CNS prophylaxis via IT treatment is mandatory in Burkitt lymphoma irrespective of HIV status unless the patient has low-risk disease.63  The multicenter R-EPOCH trial omitted IT prophylaxis in low-risk patients, defined as having a single site of disease <10 cm in diameter and normal lactate dehydrogenase, or complete resection and a negative prechemotherapy CSF by flow cytometry and cytology. These patients had no CNS relapses.

Plasmablastic lymphoma

Plasmablastic lymphoma was originally described in the pre-ART era as nearly exclusively associated with HIV and almost entirely incurable.64  This very rare CD20 variant of HIV-DLBCL has myeloma markers (including CD38 and CD138) and a proliferation index typically >90%. Although many patients present with a stage I jaw mass, others have disseminated disease including numerous bone lesions. Retrospective studies suggest curability in the ART era in both HIV-infected and HIV patients,65,66  although a dedicated prospective study has not been conducted because of the rarity of the disease. By default, most experts use EPOCH to treat PBL, and there are some anecdotal reports adding bortezomib to EPOCH because of its activity in myeloma.67  A recent prospective AMC study included 15 PBL patients, 10 with CD4 counts <200 cells per microliter; the rate of both complete response and 1-year OS using EPOCH alone was 67%68  (Juan Carlos Ramos, manuscript submitted September 2019).
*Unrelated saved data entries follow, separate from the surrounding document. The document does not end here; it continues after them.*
Context: an optimization exercise on an open-source flow, tuned for small area, a short achievable clock period and few clock cycles per item. The choices shown serve that exercise and are no tape-out recipe.
In this exercise RTL edits were held to simulation tests only and were not proved equivalent to the original.

==> flow/design.v (excerpt) <==
module muldiv_unit (
    input  logic        clk,
    input  logic        rst,
    input  logic        start,
    input  logic [2:0]  op,
    input  logic [31:0] a,
    input  logic [31:0] b,
    output logic        busy,
    output logic [31:0] hi,
    output logic [31:0] lo
);
Size in the first run: roughly 140 flip-flops.
clock: 150.0 ns
lec_check: 0
abc_area: 1
cap_margin: 20
core_margin: 2
core_utilization: 40
slew_margin: 20
run.sh (not shown) runs the stock make flow with config.mk's settings and CLKGATE_MAP_FILE= SYNTH_SCRIPT=/design/flow/synth_recipe.tcl, a recipe that flattens the netlist after the stock synthesis.
The starting point ran to the end with no violations.
Testbench counts at the start, summed over its fixed seeds: cycles 40,931, ops 12,000.
Edit:
SYNTH_HIERARCHICAL = 1   (was not set)
=> Synthesized area climbs by about 6%. Sequential share of layout area drops by 0.13 points.


Setup of main:
Another version of the RTL of muldiv_unit (not shown whole).
Size: roughly 3,300 cells after synthesis, ~140 I/O pins.
Design muldiv_unit, start of the top module:
module muldiv_unit (
    input  logic        clk,
    input  logic        rst,
    input  logic        start,
    input  logic [2:0]  op,
    input  logic [31:0] a,
    input  logic [31:0] b,
    output logic        busy,
    output logic [31:0] hi,
    output logic [31:0] lo
);
    function automatic logic [5:0] clz32(input logic [31:0] v);
        clz32 = 6'd32;
        for (int i = 0; i < 32; i++)
            if (v[i]) clz32 = 6'(31 - i);
    endfunction
    function automatic logic [31:0] cneg(input logic [31:0] x, input logic s);
        logic o;
        o = 1'b0;
        for (int i = 0; i < 32; i++) begin
            cneg[i] = x[i] ^ (s & o);
            o = o | x[i];
        end
    endfunction
    logic        busy_r, first;
    logic [3:0]  cnt;
    logic [1:0]  opr;
    logic        qneg_r, aneg_r, bneg_r;
    logic [31:0] X;
    logic [34:0] M;
    assign busy = busy_r;
    logic is_mul, sgn_mul, sgn_div, sgn;
    assign is_mul  = ~opr[1];
    assign sgn_mul = (opr == 2'd0);
    assign sgn_div = (opr == 2'd2);
    assign sgn     = sgn_mul | sgn_div;
    logic xneg, mneg;
    assign xneg = sgn_div & X[31];
    assign mneg = sgn_div & M[31];
    logic [5:0] cx, cm;
    assign cx = clz32(X ^ {32{sgn & X[31]}});
    assign cm = clz32(M[31:0] ^ {32{sgn & M[31]}});
    logic       swap;
    logic [5:0] cmax, nbits;
    logic [2:0] nd;
    assign swap  = cm > cx;
    assign cmax  = swap ? cm : cx;
    assign nbits = 6'd33 - cmax;
    always_comb begin
        nd = 3'((nbits + 6'd7) >> 3);
        if (nd > 3'd4) nd = 3'd4;
    end
    logic [5:0] lza;
    logic signed [6:0] dd;
    logic [4:0] nq;
    assign lza = xneg ? (cx - 6'd1) : cx;
    assign dd  = 7'({1'b0, cm}) - 7'({1'b0, lza});
    always_comb begin
        if (dd[6]) nq = 5'd1;
  ...
export LEC_CHECK = 0
export ABC_AREA = 1
export CAP_MARGIN = 0
export CORE_MARGIN = 2
export CORE_UTILIZATION = 40
export CTS_BUF_LIST = sky130_fd_sc_hd__clkbuf_8
export CTS_CLUSTER_SIZE = 20
export SLEW_MARGIN = 0
create_clock -name core_clock -period 150.0 [get_ports {clk}]
standard.sh (not shown) runs the stock make flow with config.mk's settings and CLKGATE_MAP_FILE= SYNTH_SCRIPT=/design/flow/synth_recipe.tcl, a recipe that flattens the netlist after the stock synthesis.
==> flow/flow/run.sh <==
#!/bin/bash
# Layout flow: the standard ORFS flow (standard.sh) with two changes.
#  1. Synthesis maps the logic with flow/abc_area.script, an area-oriented
#     ABC script (map -a, then buffering and sizing). Registers are mapped
#     before ABC runs, so they are exactly the standard synthesis's.
#  2. Ports are buffered with sky130_fd_sc_hd__buf_2 cells.
# Each tool's log is under orfs/logs/; make's own output is in flow_make.log.
set -euo pipefail
W=$(pwd)
rm -rf "$W/scripts_mod"
cp -r "$FLOW_HOME/scripts" "$W/scripts_mod"
cp "$W/flow/abc_area.script" "$W/scripts_mod/abc_area.script"
export SCRIPTS_DIR="$W/scripts_mod"
export BUFFER_PORTS_ARGS="-buffer_cell sky130_fd_sc_hd__buf_2"
bash "$W/standard.sh" > "$W/flow_make.log" 2>&1
==> flow/flow/abc_area.script <==
strash
dch
map -a
topo
stime -c
buffer -c
upsize -c
dnsize -c
Testbench counts of main, summed over its fixed seeds: cycles 41,128, ops 12,000.
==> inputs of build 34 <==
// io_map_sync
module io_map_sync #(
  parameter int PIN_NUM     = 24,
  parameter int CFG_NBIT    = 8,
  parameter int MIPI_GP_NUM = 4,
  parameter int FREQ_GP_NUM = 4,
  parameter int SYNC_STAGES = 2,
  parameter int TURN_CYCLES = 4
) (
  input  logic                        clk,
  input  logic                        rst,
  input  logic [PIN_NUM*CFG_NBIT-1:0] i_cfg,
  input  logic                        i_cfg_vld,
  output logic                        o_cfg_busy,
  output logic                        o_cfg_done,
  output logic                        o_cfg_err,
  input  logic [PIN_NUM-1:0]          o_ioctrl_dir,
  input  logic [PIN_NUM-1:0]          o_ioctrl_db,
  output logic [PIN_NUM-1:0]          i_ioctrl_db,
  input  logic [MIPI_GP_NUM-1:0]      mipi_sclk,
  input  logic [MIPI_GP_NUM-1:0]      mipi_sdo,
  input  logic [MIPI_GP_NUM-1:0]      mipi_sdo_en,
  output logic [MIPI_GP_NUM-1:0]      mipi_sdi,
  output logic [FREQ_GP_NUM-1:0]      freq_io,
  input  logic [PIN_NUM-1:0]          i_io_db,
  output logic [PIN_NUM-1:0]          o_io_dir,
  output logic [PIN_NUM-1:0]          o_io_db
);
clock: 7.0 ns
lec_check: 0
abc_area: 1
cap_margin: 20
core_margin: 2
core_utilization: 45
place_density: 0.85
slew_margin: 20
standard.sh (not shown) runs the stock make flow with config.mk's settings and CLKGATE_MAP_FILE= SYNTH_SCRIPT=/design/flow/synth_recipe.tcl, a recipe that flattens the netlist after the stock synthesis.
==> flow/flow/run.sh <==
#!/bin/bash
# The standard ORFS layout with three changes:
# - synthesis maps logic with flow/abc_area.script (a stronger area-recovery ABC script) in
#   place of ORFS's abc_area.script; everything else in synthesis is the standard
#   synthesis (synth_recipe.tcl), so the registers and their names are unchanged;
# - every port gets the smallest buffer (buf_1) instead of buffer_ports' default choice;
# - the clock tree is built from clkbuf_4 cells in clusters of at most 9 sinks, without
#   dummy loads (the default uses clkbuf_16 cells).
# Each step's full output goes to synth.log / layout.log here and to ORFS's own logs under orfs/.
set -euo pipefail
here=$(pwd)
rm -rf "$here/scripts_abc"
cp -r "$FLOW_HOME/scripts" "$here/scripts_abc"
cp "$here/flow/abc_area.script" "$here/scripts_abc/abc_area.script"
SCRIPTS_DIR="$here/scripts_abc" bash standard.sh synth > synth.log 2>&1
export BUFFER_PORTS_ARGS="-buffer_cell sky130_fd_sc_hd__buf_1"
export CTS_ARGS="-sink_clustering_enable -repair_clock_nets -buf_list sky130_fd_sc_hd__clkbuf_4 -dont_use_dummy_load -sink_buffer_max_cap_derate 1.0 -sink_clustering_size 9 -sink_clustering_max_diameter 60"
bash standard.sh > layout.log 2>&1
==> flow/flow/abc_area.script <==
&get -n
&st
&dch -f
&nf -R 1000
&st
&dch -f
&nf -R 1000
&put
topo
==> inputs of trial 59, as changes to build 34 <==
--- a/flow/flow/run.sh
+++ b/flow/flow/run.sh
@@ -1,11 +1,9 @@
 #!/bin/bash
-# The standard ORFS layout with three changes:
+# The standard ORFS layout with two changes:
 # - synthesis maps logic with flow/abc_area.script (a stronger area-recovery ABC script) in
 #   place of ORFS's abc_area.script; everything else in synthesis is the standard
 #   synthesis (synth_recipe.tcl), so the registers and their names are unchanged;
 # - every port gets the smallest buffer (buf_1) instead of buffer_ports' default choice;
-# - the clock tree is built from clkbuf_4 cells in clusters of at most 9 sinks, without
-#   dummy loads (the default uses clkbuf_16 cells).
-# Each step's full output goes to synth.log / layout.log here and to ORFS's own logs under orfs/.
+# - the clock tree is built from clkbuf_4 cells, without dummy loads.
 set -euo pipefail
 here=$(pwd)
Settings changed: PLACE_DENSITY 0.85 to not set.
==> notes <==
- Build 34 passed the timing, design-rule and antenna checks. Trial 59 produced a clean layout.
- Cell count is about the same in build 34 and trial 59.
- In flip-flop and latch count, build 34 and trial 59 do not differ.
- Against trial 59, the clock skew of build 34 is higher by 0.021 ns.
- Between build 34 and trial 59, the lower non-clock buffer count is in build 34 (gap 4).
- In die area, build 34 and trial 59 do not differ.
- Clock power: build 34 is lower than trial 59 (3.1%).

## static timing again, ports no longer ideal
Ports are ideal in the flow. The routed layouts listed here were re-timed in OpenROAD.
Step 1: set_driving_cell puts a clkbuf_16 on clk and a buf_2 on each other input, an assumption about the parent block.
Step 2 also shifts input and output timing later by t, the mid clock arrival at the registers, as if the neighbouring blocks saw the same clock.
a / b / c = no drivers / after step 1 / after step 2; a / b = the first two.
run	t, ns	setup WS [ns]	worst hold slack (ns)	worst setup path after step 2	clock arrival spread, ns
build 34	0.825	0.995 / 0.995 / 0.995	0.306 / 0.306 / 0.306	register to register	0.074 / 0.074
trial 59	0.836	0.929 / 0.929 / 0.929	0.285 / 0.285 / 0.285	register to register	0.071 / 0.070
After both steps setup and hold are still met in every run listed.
Source: an optimization exercise on an open RTL-to-GDS flow (aim: small area and a short achievable clock period). Production flows keep margins and buffers that such runs may drop. RTL that was checked went through simulation tests only; none was proved equivalent to the original. No activity file was given, so power comes from the tool's default toggle rates.

Design rs_alu, start of the top module:
module rs_alu (
  input  logic                 clk,
  input  logic                 rst,
  input  logic                 disp_valid,
  input  logic [TAG_W-1:0]     disp_src_a,
  input  logic [TAG_W-1:0]     disp_src_b,
  input  logic [TAG_W-1:0]     disp_dest,
  input  logic                 disp_rdy_a,
  input  logic                 disp_rdy_b,
  input  logic [DATA_W-1:0]    disp_imm,
  input  logic                 disp_dest_valid,
  input  logic [OP_W-1:0]      disp_alu_op,
  input  logic [SPECTAG_W-1:0] disp_spectag,
  input  logic                 disp_specbit,
  input  logic [AGE_W-1:0]     disp_age,
  input  logic [DLY_W-1:0]     disp_delay,
  input  logic                 br_valid,
  input  logic                 br_success,
  input  logic [SPECTAG_W-1:0] br_tag,
  output logic                 full,
  output logic                 issue_valid,
  output logic [TAG_W-1:0]     issue_src_a,
  output logic [TAG_W-1:0]     issue_src_b,
  output logic [TAG_W-1:0]     issue_dest,
  output logic [DATA_W-1:0]    issue_imm,
  output logic                 issue_dest_valid,
  output logic [OP_W-1:0]      issue_alu_op,
  output logic [SPECTAG_W-1:0] issue_spectag,
  output logic                 issue_specbit
);
export LEC_CHECK = 0
export CAP_MARGIN = 20
export CORE_MARGIN = 2
export CORE_UTILIZATION = 60
export CTS_BUF_LIST = sky130_fd_sc_hd__clkbuf_16
export CTS_CLUSTER_DIAMETER = 100
export CTS_CLUSTER_SIZE = 20
export SETUP_SLACK_MARGIN = 5.0
export SLEW_MARGIN = 20
export TNS_END_PERCENT = 10
create_clock -name core_clock -period 7.5 [get_ports {clk}]
standard.sh (not shown) runs the stock make flow with config.mk's settings and CLKGATE_MAP_FILE= SYNTH_SCRIPT=/design/flow/synth_recipe.tcl, a recipe that flattens the netlist after the stock synthesis.
==> flow/flow/run.sh <==
#!/bin/bash
# Standard layout, with plain buffers on the ports and sizing not tied to cell footprints.
set -euo pipefail
bash standard.sh BUFFER_PORTS_ARGS="-buffer_cell sky130_fd_sc_hd__buf_2" MATCH_CELL_FOOTPRINT=0 finish > flow_make.log 2>&1
The first run ran to the end with no violations.
Next try:
- CORE_UTILIZATION: 60 -> 50
- TNS_END_PERCENT: 10 -> 0
Outcome: Non-clock buffer count decreases by 105; via count fell by 3.5%; power drops by 0.43%; worst hold slack is better by 0.016 ns; cell area went down by 5.2%; maximum frequency went down by 1.3%; combinational power came out lower by 14%; final cell count rises by 1.7%; synthesized area stays the same; worst setup slack gets worse by 0.041 ns.
Background: an optimization exercise with open tools, aiming at small area. Do not read the settings as production practice. Only simulation tests tie the RTL to the original design; equivalence was not proved. Power and IR drop assume default switching activity.

==> run R <==
==> flow/design.v <==
`timescale 1ns/100ps
module csum_ring (
    input  logic       gmii_tx_clk,
    input  logic       load,
    input  logic [7:0] init_head,
    input  logic [7:0] init_tail,
    input  logic [7:0] op,
    output logic [7:0] head,
    output logic [7:0] tail
);
    logic       c;
    logic [7:0] s;
    logic [8:0] k;
    always_comb begin
        k[0] = c;
        for (int i = 0; i < 8; i++) begin
            s[i]   = head[i] ^ op[i] ^ k[i];
            k[i+1] = (head[i] & op[i]) | (head[i] & k[i]) | (op[i] & k[i]);
        end
    end
    always_ff @(posedge gmii_tx_clk) begin
        head <= load ? init_head : tail;
        tail <= load ? init_tail : s;
        c    <= load ? 1'b0 : k[8];
    end
endmodule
The disease must be differentiated from myeloma, which has a different therapeutic approach.

Primary CNS lymphoma

Primary CNS NHL typically affects patients with CD4 counts <50 cells per microliter and is rarely seen in patients receiving ART. Most cases are DLBCLs, EBV-associated, and multifocal.69  Indeed, EBV in the CSF can assist in making the diagnosis when biopsy is infeasible, especially when combined with 201Tl single-photon-emission computed tomography. Patients present with symptoms of confusion, memory loss, lethargy, and other focal neurologic findings.70  In the pre-ART era, palliative treatment of steroids and whole-brain radiation (3000-5400 Gy) led to response rates of 75% and a median OS of 2 to 4 months regardless of CD4 count.71  A pilot study using only zidovudine (1.5 g twice daily), ganciclovir (5 mg/kg twice daily), and IL-2 (2 000 000 U twice daily) had 2 of 5 patients remaining in CR at 28 months and 52 months, but closed early because of low patient accrual.72  Induction regimens are generally based on high-dose methotrexate, and retrospective studies of AIDS-related primary CNS lymphoma include 14 ART-era patients whose 5-year OS was 60%,73  and 51 ART-era patients whose 5-year OS was 48%.74  Several novel approaches are available for HIV primary CNS NHL, but there are no data on their effectiveness in the setting of HIV. For example, although it excluded HIV-infected patients, a recent study of sequential multiagent induction chemotherapy and upfront autologous stem cell transplant demonstrated an 81% 2-year OS in primary CNS lymphoma, suggesting that this approach could be attempted in the appropriate HIV-patient setting.75 

PEL

PEL comprises ∼1% to 5% of AIDS-related lymphoma cases. Typically, diagnosis of a malignant effusion without nodal disease is made by pericardiocentesis, thoracentesis, or paracentesis using cytology and immunohistochemistry. The PEL cells are pleomorphic and lack expression of B-cell–associated genes, including surface immunoglobulin, although they harbor immunoglobulin gene rearrangements. The gene-expression profile of PEL cells suggests plasmablastic derivation.76  The malignant clone is almost always found to be HHV8-infected, with latent gene products contributing to pathogenesis.77-81  Concurrent EBV infection is frequent. Furthermore, PEL may extend into tissues underlying the serous cavities, including the omentum, lymph nodes, mediastinum, and lung. In a retrospective analysis of 11 PEL patients treated with doxorubicin, vincristine, and prednisone, the CR rate was 42% but median survival was only 6 months.82  As with other lymphomas, the outcome may be better in the ART era,83  although there are no prospective studies of PEL. A report of antiviral therapy alone leading to sustained remission has been documented84  but this treatment is not the standard of care.

HL

HIV infection markedly increases the risk of HL, although it is not an AIDS-defining diagnosis. In fact, ART and immune reconstitution increase the incidence of HL, whereas ART decreases the incidence of NHL.85  HIV-HL is associated with B symptoms, mixed cellularity subtype more commonly than nodular sclerosis subtype, and extranodal disease.86  Unlike in HIV HL, in HIV-HL, the noncontiguous spread of disease is common and there is far less mediastinal involvement.87  Bone marrow involvement in 40% to 50% of patients may be the first indication of HIV-HL in patients with B symptoms or cytopenias. AIDS-HL, like AIDS-NHL, is characterized by a high frequency of EBV infection when compared with HIV HL. The pathologic role of EBV in HL is evidenced by the Reed-Sternberg cell expression of EBV-transforming proteins.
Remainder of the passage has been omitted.